Exercise goal —
Search the entries for the word "define" and pull out each line that has it.
[[ Extracted material, beginning ]]
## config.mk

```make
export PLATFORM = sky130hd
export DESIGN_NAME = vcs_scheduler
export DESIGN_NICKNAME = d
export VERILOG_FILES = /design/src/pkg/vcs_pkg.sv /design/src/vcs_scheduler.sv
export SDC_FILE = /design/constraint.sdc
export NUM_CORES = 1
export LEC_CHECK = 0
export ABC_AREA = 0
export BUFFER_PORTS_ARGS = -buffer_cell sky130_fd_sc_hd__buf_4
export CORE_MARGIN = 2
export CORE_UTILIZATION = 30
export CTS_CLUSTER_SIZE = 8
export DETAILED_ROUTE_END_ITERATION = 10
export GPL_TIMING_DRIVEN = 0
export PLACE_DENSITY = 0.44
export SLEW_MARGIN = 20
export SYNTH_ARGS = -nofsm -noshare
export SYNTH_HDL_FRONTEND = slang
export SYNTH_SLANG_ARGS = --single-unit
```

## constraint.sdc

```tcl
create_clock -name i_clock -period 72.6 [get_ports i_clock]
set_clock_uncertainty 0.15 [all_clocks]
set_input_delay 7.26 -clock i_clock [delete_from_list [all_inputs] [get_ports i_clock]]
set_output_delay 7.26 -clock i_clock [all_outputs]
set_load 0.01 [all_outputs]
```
[[ Extracted material, end ]]
[[ Extracted material, beginning ]]
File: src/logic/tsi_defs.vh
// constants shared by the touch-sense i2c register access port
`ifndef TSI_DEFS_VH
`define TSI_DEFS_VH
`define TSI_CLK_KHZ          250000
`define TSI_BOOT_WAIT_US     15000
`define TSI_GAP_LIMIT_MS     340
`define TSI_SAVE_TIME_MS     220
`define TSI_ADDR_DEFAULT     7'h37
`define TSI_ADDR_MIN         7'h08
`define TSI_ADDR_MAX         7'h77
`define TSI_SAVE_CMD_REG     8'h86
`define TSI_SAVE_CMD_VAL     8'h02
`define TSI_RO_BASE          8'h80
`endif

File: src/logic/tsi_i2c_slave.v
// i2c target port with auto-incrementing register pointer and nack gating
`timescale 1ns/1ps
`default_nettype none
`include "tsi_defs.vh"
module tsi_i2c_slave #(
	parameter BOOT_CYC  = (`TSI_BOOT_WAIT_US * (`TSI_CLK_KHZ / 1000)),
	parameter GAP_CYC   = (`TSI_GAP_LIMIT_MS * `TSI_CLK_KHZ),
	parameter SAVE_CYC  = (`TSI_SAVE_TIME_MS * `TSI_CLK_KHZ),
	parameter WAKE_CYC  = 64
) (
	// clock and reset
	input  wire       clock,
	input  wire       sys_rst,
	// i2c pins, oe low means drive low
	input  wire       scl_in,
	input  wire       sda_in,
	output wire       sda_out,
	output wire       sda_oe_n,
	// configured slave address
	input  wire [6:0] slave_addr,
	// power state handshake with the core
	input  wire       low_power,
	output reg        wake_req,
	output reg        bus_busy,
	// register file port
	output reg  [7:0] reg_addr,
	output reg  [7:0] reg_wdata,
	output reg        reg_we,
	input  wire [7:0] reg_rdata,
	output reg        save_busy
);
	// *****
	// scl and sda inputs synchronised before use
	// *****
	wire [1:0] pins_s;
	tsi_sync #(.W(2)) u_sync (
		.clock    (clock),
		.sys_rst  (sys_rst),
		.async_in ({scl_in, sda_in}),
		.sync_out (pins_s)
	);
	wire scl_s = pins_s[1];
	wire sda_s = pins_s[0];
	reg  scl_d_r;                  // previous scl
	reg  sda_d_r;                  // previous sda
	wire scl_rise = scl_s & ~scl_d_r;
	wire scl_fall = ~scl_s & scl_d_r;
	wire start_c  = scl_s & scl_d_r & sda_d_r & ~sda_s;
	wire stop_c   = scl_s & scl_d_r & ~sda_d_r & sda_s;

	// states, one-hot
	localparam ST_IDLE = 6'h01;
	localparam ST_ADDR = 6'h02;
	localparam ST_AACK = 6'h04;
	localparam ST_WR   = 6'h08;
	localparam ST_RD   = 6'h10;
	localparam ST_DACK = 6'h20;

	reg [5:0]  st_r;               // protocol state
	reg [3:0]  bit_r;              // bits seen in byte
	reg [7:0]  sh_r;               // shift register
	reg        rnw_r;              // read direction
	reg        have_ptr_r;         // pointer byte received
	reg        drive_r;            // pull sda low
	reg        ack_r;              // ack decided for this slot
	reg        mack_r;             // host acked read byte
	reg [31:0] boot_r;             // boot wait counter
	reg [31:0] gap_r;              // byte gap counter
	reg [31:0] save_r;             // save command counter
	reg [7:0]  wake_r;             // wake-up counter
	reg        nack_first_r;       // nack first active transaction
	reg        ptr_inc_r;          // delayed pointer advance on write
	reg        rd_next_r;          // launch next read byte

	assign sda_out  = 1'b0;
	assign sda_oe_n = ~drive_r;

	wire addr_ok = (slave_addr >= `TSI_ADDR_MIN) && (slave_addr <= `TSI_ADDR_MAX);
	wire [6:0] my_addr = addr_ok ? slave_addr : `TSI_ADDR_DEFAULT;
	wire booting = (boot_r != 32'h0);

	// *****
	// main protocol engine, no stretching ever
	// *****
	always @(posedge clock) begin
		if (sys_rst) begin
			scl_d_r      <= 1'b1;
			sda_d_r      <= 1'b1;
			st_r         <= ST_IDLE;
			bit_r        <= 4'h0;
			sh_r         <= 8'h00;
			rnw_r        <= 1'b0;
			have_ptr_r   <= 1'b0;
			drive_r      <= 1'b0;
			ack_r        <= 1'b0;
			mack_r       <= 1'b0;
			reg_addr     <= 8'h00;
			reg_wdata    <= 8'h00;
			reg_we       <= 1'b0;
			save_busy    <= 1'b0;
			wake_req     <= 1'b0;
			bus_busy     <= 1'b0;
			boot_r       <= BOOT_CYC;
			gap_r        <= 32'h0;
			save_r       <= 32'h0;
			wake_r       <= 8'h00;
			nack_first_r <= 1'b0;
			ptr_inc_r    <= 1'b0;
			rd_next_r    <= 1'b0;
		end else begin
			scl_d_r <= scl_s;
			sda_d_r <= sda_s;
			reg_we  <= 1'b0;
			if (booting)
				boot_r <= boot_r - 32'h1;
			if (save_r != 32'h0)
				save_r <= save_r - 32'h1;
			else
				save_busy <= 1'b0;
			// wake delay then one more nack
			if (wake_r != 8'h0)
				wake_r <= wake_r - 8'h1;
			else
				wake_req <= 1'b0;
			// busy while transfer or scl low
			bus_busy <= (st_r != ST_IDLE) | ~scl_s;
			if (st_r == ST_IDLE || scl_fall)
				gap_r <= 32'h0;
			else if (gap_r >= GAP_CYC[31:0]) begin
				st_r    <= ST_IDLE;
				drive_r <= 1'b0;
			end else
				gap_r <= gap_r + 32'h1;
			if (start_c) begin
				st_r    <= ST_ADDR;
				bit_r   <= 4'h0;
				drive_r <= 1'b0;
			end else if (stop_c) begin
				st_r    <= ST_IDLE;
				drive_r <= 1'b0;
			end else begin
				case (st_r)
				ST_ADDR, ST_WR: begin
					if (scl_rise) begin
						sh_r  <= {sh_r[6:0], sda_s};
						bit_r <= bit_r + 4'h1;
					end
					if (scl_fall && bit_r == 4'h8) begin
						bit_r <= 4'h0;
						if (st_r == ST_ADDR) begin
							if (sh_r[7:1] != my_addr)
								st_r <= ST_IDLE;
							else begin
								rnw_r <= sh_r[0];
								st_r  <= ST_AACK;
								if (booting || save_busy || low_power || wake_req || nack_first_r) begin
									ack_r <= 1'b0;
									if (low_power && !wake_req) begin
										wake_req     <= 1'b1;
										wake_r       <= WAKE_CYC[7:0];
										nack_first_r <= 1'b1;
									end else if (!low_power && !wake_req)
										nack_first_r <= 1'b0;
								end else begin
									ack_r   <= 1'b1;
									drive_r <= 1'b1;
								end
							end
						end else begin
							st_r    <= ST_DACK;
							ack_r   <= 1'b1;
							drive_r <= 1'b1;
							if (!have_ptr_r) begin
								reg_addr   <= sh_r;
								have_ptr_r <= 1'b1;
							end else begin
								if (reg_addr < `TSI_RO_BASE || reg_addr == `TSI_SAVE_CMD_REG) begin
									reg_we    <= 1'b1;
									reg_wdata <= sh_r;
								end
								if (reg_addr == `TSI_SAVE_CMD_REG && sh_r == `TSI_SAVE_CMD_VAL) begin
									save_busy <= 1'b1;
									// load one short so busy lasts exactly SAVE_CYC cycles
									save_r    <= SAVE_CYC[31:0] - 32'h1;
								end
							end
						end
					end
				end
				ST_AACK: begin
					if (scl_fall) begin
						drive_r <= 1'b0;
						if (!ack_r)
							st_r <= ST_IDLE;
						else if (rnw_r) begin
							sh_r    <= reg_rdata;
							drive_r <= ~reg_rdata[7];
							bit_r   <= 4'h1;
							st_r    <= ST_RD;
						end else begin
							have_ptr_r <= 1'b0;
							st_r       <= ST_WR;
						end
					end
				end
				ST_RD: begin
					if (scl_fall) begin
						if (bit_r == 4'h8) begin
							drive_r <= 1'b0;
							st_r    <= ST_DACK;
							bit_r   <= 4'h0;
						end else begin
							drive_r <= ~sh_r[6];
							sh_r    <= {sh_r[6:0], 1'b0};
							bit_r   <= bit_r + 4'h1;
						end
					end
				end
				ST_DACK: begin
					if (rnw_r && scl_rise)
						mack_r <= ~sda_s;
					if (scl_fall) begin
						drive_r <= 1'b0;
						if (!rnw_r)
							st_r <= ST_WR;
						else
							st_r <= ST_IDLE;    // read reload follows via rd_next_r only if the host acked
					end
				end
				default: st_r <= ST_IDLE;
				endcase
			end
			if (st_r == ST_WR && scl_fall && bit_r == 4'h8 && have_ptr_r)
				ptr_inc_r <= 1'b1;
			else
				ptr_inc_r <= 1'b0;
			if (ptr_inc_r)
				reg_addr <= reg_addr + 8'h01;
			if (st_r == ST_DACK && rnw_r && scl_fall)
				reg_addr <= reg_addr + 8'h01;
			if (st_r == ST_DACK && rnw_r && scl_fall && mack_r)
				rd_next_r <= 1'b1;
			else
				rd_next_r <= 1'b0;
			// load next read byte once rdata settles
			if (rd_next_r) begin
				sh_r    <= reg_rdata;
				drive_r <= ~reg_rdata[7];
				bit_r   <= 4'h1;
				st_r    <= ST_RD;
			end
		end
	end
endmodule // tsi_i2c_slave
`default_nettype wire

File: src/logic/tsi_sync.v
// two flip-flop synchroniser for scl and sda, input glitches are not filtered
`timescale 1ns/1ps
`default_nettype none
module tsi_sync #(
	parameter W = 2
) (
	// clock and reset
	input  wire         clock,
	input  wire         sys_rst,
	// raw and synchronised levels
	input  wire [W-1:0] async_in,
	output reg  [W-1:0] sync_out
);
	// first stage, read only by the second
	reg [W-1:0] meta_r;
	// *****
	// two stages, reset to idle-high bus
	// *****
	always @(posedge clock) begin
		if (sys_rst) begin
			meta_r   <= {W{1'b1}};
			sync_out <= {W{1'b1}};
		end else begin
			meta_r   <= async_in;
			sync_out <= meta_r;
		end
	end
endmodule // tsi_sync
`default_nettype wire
[[ Extracted material, end ]]
[[ Extracted material, beginning ]]
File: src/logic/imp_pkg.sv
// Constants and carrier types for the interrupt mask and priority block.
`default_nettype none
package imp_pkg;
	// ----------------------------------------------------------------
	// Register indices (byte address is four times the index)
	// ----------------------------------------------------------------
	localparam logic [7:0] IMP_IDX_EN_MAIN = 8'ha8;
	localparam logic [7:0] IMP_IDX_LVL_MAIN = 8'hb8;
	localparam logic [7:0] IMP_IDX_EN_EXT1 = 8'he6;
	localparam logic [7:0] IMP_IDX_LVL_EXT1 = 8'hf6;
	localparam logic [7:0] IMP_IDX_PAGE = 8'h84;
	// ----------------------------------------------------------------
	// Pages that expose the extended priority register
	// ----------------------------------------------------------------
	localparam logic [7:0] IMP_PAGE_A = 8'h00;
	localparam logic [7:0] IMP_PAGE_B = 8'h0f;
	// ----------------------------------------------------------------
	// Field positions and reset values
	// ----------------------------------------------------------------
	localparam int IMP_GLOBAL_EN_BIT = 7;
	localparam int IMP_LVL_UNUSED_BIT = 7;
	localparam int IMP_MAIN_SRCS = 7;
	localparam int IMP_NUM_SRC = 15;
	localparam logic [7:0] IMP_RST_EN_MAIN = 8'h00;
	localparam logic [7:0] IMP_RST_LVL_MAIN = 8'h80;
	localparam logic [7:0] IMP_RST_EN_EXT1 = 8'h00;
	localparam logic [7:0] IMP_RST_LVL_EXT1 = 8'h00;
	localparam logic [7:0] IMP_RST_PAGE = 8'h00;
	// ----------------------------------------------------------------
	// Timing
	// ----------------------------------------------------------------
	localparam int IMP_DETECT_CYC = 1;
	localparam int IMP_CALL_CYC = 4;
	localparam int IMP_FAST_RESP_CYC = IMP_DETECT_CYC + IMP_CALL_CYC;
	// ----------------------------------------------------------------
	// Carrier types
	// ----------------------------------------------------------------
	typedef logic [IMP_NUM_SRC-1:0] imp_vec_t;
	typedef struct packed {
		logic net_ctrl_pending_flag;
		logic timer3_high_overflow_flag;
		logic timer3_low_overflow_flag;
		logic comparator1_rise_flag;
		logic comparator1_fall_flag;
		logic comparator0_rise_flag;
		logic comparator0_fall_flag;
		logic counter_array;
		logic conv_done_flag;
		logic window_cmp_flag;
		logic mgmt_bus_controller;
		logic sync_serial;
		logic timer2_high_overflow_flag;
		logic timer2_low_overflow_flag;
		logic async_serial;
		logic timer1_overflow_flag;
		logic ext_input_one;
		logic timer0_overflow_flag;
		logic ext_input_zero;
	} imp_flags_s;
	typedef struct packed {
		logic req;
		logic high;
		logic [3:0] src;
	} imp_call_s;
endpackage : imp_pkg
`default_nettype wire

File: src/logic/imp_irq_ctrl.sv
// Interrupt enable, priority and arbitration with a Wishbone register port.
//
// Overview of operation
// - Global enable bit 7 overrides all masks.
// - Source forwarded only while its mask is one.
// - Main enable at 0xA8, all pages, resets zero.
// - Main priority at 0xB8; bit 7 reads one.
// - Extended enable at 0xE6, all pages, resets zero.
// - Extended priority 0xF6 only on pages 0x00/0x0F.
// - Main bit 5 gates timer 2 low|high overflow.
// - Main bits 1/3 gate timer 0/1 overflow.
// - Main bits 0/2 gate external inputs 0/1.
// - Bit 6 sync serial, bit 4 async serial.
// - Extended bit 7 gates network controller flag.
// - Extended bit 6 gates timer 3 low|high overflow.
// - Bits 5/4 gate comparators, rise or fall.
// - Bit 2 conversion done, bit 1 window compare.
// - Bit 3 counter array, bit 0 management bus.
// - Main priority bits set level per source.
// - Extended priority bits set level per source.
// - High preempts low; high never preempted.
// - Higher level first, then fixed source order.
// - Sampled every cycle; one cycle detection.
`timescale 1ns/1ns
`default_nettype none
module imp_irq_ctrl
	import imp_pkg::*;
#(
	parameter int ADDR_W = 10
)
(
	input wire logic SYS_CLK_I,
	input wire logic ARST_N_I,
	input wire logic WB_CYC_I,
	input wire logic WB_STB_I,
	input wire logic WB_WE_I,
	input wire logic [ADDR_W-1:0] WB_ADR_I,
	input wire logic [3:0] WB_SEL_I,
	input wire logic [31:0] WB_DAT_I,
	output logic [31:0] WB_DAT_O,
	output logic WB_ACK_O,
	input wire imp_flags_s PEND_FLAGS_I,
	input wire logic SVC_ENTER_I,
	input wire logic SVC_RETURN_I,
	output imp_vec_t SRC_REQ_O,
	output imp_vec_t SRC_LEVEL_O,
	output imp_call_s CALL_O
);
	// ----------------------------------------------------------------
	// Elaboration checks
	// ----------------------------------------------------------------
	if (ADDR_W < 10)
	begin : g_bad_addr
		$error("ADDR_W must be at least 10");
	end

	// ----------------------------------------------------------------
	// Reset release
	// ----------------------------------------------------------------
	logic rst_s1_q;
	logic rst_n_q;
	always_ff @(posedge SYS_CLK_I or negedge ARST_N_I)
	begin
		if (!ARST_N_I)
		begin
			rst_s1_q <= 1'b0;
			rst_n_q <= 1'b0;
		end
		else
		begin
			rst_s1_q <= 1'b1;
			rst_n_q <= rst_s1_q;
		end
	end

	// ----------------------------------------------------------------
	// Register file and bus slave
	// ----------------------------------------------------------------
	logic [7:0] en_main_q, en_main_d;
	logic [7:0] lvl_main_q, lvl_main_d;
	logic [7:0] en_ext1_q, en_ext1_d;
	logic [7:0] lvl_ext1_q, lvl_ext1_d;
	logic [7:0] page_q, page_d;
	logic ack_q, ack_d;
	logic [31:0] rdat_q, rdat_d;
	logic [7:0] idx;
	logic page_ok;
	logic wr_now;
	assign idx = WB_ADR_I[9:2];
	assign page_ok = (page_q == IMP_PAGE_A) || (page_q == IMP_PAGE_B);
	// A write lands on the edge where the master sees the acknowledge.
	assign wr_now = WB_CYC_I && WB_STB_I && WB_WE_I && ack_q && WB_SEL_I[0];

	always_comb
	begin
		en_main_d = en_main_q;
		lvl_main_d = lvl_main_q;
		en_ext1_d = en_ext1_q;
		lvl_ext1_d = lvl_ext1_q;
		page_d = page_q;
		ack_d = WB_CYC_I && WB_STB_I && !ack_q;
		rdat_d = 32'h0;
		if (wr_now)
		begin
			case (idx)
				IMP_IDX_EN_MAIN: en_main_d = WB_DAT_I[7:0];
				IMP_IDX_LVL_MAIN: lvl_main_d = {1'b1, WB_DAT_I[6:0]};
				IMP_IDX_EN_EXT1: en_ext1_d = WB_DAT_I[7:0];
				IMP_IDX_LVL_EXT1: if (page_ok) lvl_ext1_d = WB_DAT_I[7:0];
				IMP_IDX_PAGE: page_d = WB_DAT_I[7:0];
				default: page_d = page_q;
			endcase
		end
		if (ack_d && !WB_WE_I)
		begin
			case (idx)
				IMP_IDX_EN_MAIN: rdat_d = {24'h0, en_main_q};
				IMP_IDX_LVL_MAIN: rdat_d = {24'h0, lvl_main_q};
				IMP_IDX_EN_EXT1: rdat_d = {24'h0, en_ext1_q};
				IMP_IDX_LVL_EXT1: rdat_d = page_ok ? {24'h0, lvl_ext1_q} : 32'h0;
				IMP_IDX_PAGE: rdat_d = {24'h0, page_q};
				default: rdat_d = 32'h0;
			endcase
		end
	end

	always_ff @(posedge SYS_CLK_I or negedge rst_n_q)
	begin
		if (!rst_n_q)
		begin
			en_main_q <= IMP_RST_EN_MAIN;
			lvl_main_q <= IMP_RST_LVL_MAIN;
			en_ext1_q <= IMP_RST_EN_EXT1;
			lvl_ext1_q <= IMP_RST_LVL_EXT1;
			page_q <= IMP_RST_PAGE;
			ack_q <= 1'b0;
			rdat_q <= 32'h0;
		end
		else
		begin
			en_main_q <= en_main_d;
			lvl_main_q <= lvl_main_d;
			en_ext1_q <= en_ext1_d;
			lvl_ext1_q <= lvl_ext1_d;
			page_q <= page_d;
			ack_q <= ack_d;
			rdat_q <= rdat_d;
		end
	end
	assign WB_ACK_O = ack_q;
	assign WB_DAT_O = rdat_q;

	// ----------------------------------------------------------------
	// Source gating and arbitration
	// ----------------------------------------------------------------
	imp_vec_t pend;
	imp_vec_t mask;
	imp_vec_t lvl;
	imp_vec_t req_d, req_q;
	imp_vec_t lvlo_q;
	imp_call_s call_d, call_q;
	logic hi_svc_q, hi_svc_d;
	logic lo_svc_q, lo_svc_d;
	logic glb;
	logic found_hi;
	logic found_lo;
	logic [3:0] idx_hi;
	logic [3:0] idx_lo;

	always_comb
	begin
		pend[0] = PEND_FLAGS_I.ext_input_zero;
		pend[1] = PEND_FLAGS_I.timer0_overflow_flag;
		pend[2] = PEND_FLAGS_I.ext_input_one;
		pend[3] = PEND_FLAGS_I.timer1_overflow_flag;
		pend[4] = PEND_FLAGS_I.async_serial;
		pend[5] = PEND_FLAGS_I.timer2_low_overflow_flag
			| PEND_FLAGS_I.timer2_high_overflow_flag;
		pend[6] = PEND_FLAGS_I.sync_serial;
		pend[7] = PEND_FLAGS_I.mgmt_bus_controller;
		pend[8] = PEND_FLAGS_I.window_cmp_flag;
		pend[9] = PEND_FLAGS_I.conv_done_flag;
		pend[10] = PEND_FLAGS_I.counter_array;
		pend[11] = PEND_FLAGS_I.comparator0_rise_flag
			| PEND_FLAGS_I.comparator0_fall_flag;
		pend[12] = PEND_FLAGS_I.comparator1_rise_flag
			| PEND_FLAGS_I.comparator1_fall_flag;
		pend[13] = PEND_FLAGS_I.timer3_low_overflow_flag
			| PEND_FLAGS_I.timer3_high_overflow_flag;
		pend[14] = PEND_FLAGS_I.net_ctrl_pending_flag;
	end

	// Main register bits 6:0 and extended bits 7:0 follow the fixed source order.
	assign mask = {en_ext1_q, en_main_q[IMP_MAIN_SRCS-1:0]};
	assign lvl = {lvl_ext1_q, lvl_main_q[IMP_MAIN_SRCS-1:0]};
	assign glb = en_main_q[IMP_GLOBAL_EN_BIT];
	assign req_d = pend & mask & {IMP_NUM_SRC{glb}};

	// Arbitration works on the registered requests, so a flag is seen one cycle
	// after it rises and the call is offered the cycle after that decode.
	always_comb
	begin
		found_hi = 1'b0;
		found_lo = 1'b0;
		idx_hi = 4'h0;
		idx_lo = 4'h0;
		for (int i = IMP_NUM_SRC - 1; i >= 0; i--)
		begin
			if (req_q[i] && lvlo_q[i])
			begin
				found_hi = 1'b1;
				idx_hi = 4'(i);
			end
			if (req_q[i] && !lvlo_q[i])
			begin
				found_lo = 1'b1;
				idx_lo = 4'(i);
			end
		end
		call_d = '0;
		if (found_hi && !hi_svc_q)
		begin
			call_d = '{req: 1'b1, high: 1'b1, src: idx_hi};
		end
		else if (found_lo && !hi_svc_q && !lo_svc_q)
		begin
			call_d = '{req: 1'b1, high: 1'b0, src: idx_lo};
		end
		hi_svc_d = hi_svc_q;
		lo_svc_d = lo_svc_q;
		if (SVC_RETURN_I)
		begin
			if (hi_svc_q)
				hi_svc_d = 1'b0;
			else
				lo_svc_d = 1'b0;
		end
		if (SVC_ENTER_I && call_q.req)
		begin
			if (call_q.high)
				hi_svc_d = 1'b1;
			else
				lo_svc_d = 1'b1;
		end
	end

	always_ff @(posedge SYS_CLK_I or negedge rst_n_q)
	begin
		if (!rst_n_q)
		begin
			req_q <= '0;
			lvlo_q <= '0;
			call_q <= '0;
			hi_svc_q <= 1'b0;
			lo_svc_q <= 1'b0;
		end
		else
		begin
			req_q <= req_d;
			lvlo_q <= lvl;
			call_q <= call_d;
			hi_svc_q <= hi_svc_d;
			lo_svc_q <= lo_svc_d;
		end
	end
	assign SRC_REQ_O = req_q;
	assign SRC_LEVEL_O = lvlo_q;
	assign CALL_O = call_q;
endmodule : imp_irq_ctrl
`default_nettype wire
[[ Extracted material, end ]]
Problem solution —
`define TSI_DEFS_VH
`define TSI_CLK_KHZ          250000
`define TSI_BOOT_WAIT_US     15000
`define TSI_GAP_LIMIT_MS     340
`define TSI_SAVE_TIME_MS     220
`define TSI_ADDR_DEFAULT     7'h37
`define TSI_ADDR_MIN         7'h08
`define TSI_ADDR_MAX         7'h77
`define TSI_SAVE_CMD_REG     8'h86
`define TSI_SAVE_CMD_VAL     8'h02
`define TSI_RO_BASE          8'h80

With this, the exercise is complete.